Type I IFN production is an important host immune response against viral and
bacterial infections. However, little is known about the
ligands and corresponding host receptors that trigger type I IFN production during
bacterial infections. We used a model intracellular pathogen, Francisella novicida, to begin characterizing the type I IFN response to bacterial pathogens. F. novicida replicates in the cytosol of host cells and elicits a robust type I IFN response that is largely TLR independent, but is dependent on the adapter molecule
STING, suggesting that the type I IFN stimulus during F. novicida
infection is cytosolic. In this study, we report that the cytosolic
DNA sensors,
cyclic GMP-AMP synthase (cGAS) and Ifi204, are both required for the
STING-dependent type I IFN response to F. novicida
infection in both primary and immortalized murine macrophages. We created cGAS, Ifi204, and
Sting functional knockouts in RAW264.7 macrophages and demonstrated that cGAS and Ifi204 cooperate to sense dsDNA and activate the
STING-dependent type I IFN pathway. In addition, we show that dsDNA from F. novicida is an important type I IFN stimulating
ligand. One outcome of cGAS-
STING signaling is the activation of the absent in
melanoma 2
inflammasome in response to F. novicida
infection.
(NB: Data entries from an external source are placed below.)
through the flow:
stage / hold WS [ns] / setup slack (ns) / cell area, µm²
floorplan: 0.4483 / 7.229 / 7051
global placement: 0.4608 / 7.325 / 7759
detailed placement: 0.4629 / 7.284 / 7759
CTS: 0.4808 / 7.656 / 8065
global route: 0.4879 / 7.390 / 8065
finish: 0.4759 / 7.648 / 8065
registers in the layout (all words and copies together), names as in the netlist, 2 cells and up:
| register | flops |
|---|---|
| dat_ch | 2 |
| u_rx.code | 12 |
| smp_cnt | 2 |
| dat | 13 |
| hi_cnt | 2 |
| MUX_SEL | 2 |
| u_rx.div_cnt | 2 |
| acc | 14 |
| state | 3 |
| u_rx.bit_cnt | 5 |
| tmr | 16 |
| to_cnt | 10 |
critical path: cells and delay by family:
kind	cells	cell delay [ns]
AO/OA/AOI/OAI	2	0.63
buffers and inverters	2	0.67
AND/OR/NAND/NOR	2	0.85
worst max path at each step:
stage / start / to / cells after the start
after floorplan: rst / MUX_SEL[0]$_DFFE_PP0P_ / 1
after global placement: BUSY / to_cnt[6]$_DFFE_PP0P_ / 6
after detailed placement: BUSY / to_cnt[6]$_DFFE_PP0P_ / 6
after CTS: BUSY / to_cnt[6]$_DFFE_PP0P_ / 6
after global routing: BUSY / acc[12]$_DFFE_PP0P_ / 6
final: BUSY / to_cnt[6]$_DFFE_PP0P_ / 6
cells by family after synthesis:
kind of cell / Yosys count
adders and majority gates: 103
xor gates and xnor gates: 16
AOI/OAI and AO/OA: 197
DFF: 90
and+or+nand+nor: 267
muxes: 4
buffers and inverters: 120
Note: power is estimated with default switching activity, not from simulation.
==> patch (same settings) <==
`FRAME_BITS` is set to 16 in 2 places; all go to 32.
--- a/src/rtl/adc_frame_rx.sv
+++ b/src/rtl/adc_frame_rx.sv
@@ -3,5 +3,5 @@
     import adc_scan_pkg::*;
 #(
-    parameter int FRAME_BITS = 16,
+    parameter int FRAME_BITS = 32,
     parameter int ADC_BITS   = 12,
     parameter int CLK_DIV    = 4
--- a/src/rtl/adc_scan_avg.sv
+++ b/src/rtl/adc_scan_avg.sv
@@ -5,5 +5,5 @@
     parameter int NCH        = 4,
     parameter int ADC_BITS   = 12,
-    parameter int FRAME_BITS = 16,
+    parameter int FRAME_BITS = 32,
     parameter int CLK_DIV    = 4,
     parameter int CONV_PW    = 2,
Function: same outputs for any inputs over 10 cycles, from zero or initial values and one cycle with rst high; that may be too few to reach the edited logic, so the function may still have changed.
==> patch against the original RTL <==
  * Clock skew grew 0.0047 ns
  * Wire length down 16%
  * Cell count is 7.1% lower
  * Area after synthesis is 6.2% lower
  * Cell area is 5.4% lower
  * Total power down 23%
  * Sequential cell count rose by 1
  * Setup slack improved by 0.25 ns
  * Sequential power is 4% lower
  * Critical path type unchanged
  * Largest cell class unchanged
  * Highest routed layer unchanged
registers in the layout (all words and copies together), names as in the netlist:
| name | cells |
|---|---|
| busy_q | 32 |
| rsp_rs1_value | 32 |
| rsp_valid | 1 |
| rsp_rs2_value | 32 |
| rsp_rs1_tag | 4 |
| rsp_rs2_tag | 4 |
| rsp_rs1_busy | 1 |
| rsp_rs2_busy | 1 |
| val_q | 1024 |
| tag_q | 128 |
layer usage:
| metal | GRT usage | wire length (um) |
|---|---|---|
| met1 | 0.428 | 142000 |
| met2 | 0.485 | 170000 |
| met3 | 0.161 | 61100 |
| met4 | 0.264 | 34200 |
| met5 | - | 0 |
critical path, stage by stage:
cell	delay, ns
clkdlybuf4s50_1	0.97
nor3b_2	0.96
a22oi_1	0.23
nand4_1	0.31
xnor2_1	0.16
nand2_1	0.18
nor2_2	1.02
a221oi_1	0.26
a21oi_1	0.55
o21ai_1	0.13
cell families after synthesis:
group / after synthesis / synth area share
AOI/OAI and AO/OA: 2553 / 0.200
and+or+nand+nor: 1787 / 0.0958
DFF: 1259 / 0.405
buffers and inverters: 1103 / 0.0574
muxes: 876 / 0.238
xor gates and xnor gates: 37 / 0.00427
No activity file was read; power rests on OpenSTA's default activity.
`src/rtl/fifo_arb_pkg.sv`:
```
// fifo_arb_pkg: shared FSM state type, default write latency and index-width helper for the FIFO write arbiter
package fifo_arb_pkg;
  typedef enum logic [1:0] {IDLE, WRITE, ACK} arb_state_e;
  localparam int DEF_WRITE_CYCLES = 2;
  // Index width that stays at least 1 bit even for a single-entry range
  function automatic int idx_w(input int n);
    return (n > 1) ? $clog2(n) : 1;
  endfunction
endpackage

```
`src/rtl/rr_priority_select.sv`:
```
// rr_priority_select: combinational round-robin pick of the first set request starting at prio
//   i_req      request vector
//   i_prio     index where the search starts (wraps past N-1 to 0)
//   o_valid    any request set
//   o_winner   index of the selected request
module rr_priority_select import fifo_arb_pkg::*; #(
  parameter int N  = 3,
  parameter int IW = idx_w(N)
) (
  input  logic [N-1:0]  i_req,
  input  logic [IW-1:0] i_prio,
  output logic          o_valid,
  output logic [IW-1:0] o_winner
);
  int w_j;
  // Scan offsets from farthest to nearest so the nearest set request overwrites the rest
  always_comb begin
    o_valid  = 1'b0;
    o_winner = '0;
    w_j      = 0;
    for (int i = N - 1; i >= 0; i--) begin
      w_j = int'(i_prio) + i;
      w_j = (w_j >= N) ? w_j - N : w_j;
      if (i_req[w_j]) begin
        o_valid  = 1'b1;
        o_winner = IW'(w_j);
      end
    end
  end
endmodule

```
`src/rtl/fifo_write_arbiter.sv`:
```
// fifo_write_arbiter: round-robin sharing of one FIFO write port among NUM_REQ producers
//   i_clock, i_reset_n   clock, synchronous active-low reset
//   i_enable             allow new grants (an in-flight word always completes)
//   i_req, i_req_data    per-producer level request and packed data words
//   i_fifo_full          FIFO full flag, checked only at grant time
//   o_ack                one-cycle pulse to the grantee when its word is committed
//   o_grant_id           current/last grantee index
//   o_busy               word in flight (WRITE or ACK)
//   o_fifo_write_en      write enable, held WRITE_CYCLES cycles per word
//   o_fifo_write_data    registered word for FIFO storage
module fifo_write_arbiter import fifo_arb_pkg::*; #(
  parameter int NUM_REQ      = 3,
  parameter int DATA_WIDTH   = 8,
  parameter int WRITE_CYCLES = DEF_WRITE_CYCLES
) (
  input  logic                          i_clock,
  input  logic                          i_reset_n,
  input  logic                          i_enable,
  input  logic [NUM_REQ-1:0]            i_req,
  input  logic [NUM_REQ*DATA_WIDTH-1:0] i_req_data,
  input  logic                          i_fifo_full,
  output logic [NUM_REQ-1:0]            o_ack,
  output logic [idx_w(NUM_REQ)-1:0]     o_grant_id,
  output logic                          o_busy,
  output logic                          o_fifo_write_en,
  output logic [DATA_WIDTH-1:0]         o_fifo_write_data
);
  localparam int IW = idx_w(NUM_REQ);
  localparam int CW = idx_w(WRITE_CYCLES);
  arb_state_e        r_state, w_next;
  logic [IW-1:0]     r_prio, r_grant_id, w_winner;
  logic [CW-1:0]     r_cnt;
  logic [DATA_WIDTH-1:0] r_data;
  logic              w_valid, w_start, w_last;
  rr_priority_select #(.N(NUM_REQ), .IW(IW)) u_sel (
    .i_req   (i_req),
    .i_prio  (r_prio),
    .o_valid (w_valid),
    .o_winner(w_winner)
  );
  assign w_start = i_enable && !i_fifo_full && w_valid;
  assign w_last  = (r_cnt == CW'(WRITE_CYCLES - 1));
  always_comb begin
    w_next = r_state;
    unique case (r_state)
      IDLE:    w_next = w_start ? WRITE : IDLE;
      WRITE:   w_next = w_last ? ACK : WRITE;
      default: w_next = IDLE;
    endcase
  end
  always_ff @(posedge i_clock) begin
    if (!i_reset_n) begin
      r_state    <= IDLE;
      r_prio     <= '0;
      r_grant_id <= '0;
      r_data     <= '0;
      r_cnt      <= '0;
    end else begin
      r_state <= w_next;
      if (r_state == IDLE && w_start) begin
        r_grant_id <= w_winner;
        r_data     <= i_req_data[w_winner*DATA_WIDTH +: DATA_WIDTH];
        r_cnt      <= '0;
      end else if (r_state == WRITE) begin
        r_cnt <= r_cnt + CW'(1);
      end
      if (r_state == ACK)
        r_prio <= (r_grant_id == IW'(NUM_REQ - 1)) ? '0 : r_grant_id + IW'(1);
    end
  end
  assign o_busy            = (r_state != IDLE);
  assign o_fifo_write_en   = (r_state == WRITE);
  assign o_ack             = (r_state == ACK) ? (NUM_REQ'(1) << r_grant_id) : '0;
  assign o_grant_id        = r_grant_id;
  assign o_fifo_write_data = r_data;
endmodule

```
`config.mk`:
```
export PLATFORM = sky130hd
export DESIGN_NAME = fifo_write_arbiter
export DESIGN_NICKNAME = d
export VERILOG_FILES = /design/src/rtl/fifo_arb_pkg.sv /design/src/rtl/rr_priority_select.sv /design/src/rtl/fifo_write_arbiter.sv
export SDC_FILE = /design/constraint.sdc
export NUM_CORES = 1
export LEC_CHECK = 0
export BUFFER_PORTS_ARGS = -buffer_cell sky130_fd_sc_hd__clkbuf_2
export CORE_MARGIN = 2
export CORE_UTILIZATION = 49
export CTS_BUF_LIST = sky130_fd_sc_hd__clkbuf_8 sky130_fd_sc_hd__clkbuf_16
export CTS_CLUSTER_DIAMETER = 120
export DETAILED_ROUTE_END_ITERATION = 16
export GPL_ROUTABILITY_DRIVEN = 0
export PLACE_DENSITY = 0.89
export SETUP_SLACK_MARGIN = 0.5
export SKIP_LAST_GASP = 1
export SYNTH_ARGS = -nofsm -noshare
export SYNTH_HDL_FRONTEND = slang
export SYNTH_HIERARCHICAL = 1
export SYNTH_SLANG_ARGS = --single-unit
```
`constraint.sdc`:
```
create_clock -name i_clock -period 5.1 [get_ports i_clock]
set_clock_uncertainty 0.2 [all_clocks]
set_input_delay 1.275 -clock i_clock [delete_from_list [all_inputs] [get_ports i_clock]]
set_output_delay 1.275 -clock i_clock [all_outputs]
set_load 0.005 [all_outputs]
```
Whereas the absent in
melanoma 2
inflammasome is beneficial to the host during F. novicida
infection, type I IFN signaling by
STING and
IFN regulatory factor 3 is detrimental to the host during F. novicida
infection. Collectively, our studies indicate that cGAS and Ifi204 cooperate to sense cytosolic dsDNA and F. novicida
infection to produce a strong type I IFN response.